Participants had their expenses paid by [a group funded by] pharmaceutical companies, […] had met the morning of the first day in their hotel to hear presentations and prepare their talking points.

They had each received a green shawl, identifying them with the ‘’even the score’’ campaign that accused the FDA of sexism in handling [female sexual disorder] drug applications [and] arrived at and departed together by chartered bus.

It looks like the FDA was pressured into agreeing the switch, to avoid accusations of sexism in the way they treated applications for female and male sexual treatments.

And the timing of the switch? The alteration was requested on 10 October 2016. Study BMT-301 had been completed on July 26 that year, and study BMT-302 on Aug 4th.

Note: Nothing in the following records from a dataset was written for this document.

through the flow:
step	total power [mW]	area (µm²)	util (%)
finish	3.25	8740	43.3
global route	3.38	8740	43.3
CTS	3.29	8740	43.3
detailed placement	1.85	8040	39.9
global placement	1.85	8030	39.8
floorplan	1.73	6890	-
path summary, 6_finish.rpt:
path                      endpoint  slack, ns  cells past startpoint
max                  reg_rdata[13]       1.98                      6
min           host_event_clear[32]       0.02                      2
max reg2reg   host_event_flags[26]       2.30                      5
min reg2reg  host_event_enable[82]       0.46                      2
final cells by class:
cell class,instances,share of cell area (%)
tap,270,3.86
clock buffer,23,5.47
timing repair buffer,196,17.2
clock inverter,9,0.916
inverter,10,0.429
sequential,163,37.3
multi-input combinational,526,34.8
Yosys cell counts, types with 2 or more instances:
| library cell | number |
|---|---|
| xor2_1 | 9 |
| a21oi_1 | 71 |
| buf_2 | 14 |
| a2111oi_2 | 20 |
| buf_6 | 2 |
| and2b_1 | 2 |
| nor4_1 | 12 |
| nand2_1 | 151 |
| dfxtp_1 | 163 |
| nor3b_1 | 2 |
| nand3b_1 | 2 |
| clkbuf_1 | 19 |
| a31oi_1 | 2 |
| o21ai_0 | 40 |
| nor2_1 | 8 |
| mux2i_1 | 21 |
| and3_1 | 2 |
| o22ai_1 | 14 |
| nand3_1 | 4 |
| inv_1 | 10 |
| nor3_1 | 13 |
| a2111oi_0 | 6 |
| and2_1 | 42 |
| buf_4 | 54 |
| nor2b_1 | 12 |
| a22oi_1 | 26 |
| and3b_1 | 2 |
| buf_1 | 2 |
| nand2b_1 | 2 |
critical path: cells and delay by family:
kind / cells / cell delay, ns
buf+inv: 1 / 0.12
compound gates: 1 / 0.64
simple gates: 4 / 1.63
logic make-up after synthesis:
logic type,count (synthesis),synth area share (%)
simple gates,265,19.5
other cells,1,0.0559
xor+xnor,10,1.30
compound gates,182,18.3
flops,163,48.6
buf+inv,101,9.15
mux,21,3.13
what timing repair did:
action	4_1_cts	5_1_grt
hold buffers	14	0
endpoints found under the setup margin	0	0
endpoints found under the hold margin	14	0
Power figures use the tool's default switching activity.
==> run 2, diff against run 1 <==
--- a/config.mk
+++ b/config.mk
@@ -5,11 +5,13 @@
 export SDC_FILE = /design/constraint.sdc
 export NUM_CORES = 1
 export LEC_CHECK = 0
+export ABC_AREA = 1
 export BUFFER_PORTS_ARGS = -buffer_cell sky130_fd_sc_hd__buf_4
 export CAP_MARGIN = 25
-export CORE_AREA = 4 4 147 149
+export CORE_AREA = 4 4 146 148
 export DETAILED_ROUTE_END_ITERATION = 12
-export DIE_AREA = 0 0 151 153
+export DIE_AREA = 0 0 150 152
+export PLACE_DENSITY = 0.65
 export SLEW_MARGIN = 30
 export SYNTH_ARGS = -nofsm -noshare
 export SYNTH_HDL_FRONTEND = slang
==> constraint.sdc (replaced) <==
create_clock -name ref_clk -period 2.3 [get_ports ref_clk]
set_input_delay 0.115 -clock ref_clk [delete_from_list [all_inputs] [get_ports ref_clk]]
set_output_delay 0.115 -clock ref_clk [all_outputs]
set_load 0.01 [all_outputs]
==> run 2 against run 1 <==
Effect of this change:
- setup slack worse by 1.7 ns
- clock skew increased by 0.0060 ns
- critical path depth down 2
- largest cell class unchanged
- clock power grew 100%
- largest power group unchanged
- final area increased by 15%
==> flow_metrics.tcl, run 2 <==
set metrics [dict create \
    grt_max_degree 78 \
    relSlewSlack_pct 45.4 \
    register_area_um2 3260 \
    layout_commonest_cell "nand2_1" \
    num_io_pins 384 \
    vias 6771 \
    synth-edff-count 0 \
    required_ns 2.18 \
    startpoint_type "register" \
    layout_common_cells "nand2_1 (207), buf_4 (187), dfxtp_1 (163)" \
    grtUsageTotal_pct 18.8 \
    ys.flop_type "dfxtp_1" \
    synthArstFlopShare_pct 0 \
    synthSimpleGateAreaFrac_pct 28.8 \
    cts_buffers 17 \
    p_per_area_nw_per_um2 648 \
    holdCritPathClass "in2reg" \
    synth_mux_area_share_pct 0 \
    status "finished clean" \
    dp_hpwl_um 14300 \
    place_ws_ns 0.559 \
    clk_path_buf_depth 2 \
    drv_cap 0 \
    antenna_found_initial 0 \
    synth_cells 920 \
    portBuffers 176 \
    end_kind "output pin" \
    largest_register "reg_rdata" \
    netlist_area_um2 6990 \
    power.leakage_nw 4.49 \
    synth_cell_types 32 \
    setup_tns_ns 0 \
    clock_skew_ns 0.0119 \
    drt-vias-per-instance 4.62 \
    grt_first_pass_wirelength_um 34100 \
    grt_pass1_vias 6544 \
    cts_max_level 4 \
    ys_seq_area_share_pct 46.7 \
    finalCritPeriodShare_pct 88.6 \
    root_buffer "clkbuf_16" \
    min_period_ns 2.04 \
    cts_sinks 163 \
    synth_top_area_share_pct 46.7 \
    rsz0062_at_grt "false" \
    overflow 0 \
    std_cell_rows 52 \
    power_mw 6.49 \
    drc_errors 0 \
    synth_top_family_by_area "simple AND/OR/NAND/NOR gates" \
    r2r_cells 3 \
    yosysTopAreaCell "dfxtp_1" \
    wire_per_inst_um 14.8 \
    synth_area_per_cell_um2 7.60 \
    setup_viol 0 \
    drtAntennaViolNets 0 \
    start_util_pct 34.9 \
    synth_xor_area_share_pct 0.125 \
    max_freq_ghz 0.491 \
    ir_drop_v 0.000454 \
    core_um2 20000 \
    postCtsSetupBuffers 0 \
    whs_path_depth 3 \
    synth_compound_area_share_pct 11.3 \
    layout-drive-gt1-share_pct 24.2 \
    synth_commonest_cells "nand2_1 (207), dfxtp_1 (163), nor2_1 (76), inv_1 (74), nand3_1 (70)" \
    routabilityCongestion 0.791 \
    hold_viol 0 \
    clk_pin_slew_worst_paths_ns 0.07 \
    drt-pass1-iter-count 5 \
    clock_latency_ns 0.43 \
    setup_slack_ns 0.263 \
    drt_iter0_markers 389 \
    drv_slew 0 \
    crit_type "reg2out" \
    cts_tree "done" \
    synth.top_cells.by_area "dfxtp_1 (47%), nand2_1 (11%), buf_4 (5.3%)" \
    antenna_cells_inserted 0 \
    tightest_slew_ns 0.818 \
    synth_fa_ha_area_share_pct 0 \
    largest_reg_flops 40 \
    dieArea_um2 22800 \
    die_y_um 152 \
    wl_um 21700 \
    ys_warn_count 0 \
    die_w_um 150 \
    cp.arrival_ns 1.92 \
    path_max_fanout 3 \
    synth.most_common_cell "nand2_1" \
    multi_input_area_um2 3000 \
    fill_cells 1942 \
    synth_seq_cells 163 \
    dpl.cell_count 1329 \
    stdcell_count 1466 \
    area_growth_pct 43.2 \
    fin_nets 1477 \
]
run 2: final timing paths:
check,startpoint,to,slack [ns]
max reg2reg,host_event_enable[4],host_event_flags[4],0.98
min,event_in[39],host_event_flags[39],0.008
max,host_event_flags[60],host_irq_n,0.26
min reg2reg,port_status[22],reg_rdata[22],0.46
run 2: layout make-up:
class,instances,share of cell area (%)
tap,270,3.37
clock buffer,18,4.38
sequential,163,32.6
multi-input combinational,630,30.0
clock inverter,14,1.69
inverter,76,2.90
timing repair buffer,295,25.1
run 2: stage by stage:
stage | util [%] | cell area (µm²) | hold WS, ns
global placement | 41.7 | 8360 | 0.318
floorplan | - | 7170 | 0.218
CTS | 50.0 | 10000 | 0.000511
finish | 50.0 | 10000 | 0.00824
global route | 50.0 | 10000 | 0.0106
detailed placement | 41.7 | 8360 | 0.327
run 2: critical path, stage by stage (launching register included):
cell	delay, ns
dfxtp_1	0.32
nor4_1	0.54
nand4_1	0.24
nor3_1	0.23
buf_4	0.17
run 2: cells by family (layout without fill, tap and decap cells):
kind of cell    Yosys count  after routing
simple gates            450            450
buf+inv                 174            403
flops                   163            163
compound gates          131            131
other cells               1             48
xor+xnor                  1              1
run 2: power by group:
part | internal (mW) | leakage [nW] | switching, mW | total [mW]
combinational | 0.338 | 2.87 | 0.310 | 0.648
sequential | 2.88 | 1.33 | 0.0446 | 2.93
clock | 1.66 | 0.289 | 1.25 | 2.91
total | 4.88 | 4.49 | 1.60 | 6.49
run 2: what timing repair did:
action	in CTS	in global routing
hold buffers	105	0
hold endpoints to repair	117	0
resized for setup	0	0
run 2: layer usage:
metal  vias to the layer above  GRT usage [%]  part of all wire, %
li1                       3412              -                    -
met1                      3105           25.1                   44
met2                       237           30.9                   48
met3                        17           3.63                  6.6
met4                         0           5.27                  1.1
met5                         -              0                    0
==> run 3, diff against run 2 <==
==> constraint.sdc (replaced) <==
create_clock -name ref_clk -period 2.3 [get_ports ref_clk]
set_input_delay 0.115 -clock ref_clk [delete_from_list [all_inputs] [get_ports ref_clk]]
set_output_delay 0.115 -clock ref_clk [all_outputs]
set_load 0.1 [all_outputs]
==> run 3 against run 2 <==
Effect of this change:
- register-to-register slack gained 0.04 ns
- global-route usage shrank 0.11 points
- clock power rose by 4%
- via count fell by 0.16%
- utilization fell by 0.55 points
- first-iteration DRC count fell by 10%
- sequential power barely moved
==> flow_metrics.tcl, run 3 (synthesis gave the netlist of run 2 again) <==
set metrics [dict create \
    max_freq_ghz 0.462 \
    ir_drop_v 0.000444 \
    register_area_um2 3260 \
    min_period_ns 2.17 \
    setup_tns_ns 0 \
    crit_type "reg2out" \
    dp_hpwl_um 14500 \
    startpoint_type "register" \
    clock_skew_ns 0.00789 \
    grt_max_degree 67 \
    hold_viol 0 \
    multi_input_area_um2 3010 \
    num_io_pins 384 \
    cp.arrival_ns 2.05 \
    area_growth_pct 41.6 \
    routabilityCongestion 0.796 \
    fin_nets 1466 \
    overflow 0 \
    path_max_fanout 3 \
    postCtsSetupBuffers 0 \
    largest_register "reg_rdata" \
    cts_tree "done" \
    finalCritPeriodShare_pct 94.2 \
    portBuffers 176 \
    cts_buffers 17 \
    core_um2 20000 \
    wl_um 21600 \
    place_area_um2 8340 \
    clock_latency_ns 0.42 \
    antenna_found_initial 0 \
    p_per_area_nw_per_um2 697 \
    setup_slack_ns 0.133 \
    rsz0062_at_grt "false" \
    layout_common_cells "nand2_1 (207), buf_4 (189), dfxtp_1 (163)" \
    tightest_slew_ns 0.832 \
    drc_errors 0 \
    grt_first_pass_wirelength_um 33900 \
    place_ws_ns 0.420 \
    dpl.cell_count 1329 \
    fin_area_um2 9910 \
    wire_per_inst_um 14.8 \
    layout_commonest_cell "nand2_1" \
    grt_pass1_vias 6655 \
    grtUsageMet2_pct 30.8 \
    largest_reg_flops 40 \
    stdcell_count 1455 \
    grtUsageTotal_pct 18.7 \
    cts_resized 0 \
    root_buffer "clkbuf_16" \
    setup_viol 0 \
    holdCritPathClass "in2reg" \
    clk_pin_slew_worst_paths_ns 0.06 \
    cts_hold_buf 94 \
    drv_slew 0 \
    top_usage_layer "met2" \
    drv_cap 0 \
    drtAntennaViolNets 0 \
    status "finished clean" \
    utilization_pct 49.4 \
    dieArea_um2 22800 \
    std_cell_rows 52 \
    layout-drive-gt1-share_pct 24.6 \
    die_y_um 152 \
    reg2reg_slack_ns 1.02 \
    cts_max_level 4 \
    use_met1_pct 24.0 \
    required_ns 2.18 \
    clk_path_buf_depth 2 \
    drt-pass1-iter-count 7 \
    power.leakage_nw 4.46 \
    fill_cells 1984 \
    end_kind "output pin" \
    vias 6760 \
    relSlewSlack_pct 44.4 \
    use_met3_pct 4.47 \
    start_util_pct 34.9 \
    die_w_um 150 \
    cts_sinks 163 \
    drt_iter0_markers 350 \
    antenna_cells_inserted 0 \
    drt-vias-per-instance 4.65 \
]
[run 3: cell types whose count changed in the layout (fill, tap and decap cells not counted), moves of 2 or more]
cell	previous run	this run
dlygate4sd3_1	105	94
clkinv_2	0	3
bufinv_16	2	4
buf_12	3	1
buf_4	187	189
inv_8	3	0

Let’s summarise. More than two months after the studies had been completed, on the basis of a dodgy, pharma-captured workshop conducted two years earlier, the trial sponsors persuaded the FDA to allow the co-primary endpoints to be switched. They were changed from a meaningful predefined outcome justified by the pilot dose-finding study, the number of satisfying sexual events, to the twelfth of thirteen secondary outcomes. And guess what? Bremelanotide, which did not alter the number of satisfying sexual events, magically improved this suddenly important secondary outcome.

Spielmans doesn’t say it, but I do. This must be a data-driven outcome switch. If so, that’s fraud. 

Jim Thornton

Update 10 April 2021

Yesterday Dr Kingsberg and her colleagues replied to Dr Spielmans’ critique (click here or paper), and Dr Spielmans replied to her reply (click here or paper). Despite much bluster, in my opinion, she failed to deal with any of his substantive points. But judge for yourself.

With regard to whether the co-primary outcome switch was data driven, Kingsberg writes;

He also alludes to “data peeking” in his introduction and that the FDA allowed the “sponsor’s request for satisfying sexual events (SSEs) to move from the co-primary to the key secondary outcome …. a year after the trials had begun.” What Spielmans omitted is that the FDA published a guidance document (2016) for designing clinical trials in which SSEs were no longer required to be a primary endpoint for HSDD treatment trials. Instead, trials could now include measures reflecting the hallmark criteria of the condition: loss of (i.e., deficiency or absence of) sexual desire (i.e., FSFI-D) and distress about lack of desire (i.e., FSDS-DAO #13). The approval from the FDA to change the primary endpoint, after discussion with the FDA review division, came prior to the data lock [my emphasis] in these well-conducted, randomized, double-blind, multicenter placebo-controlled trials, with pre-established statistical analysis plans. 

Note the non-denial choice of words. No-one doubts that the outcome switch came “prior to the data lock”. The issue is whether the sponsor had seen the data prior to the outcome switch request.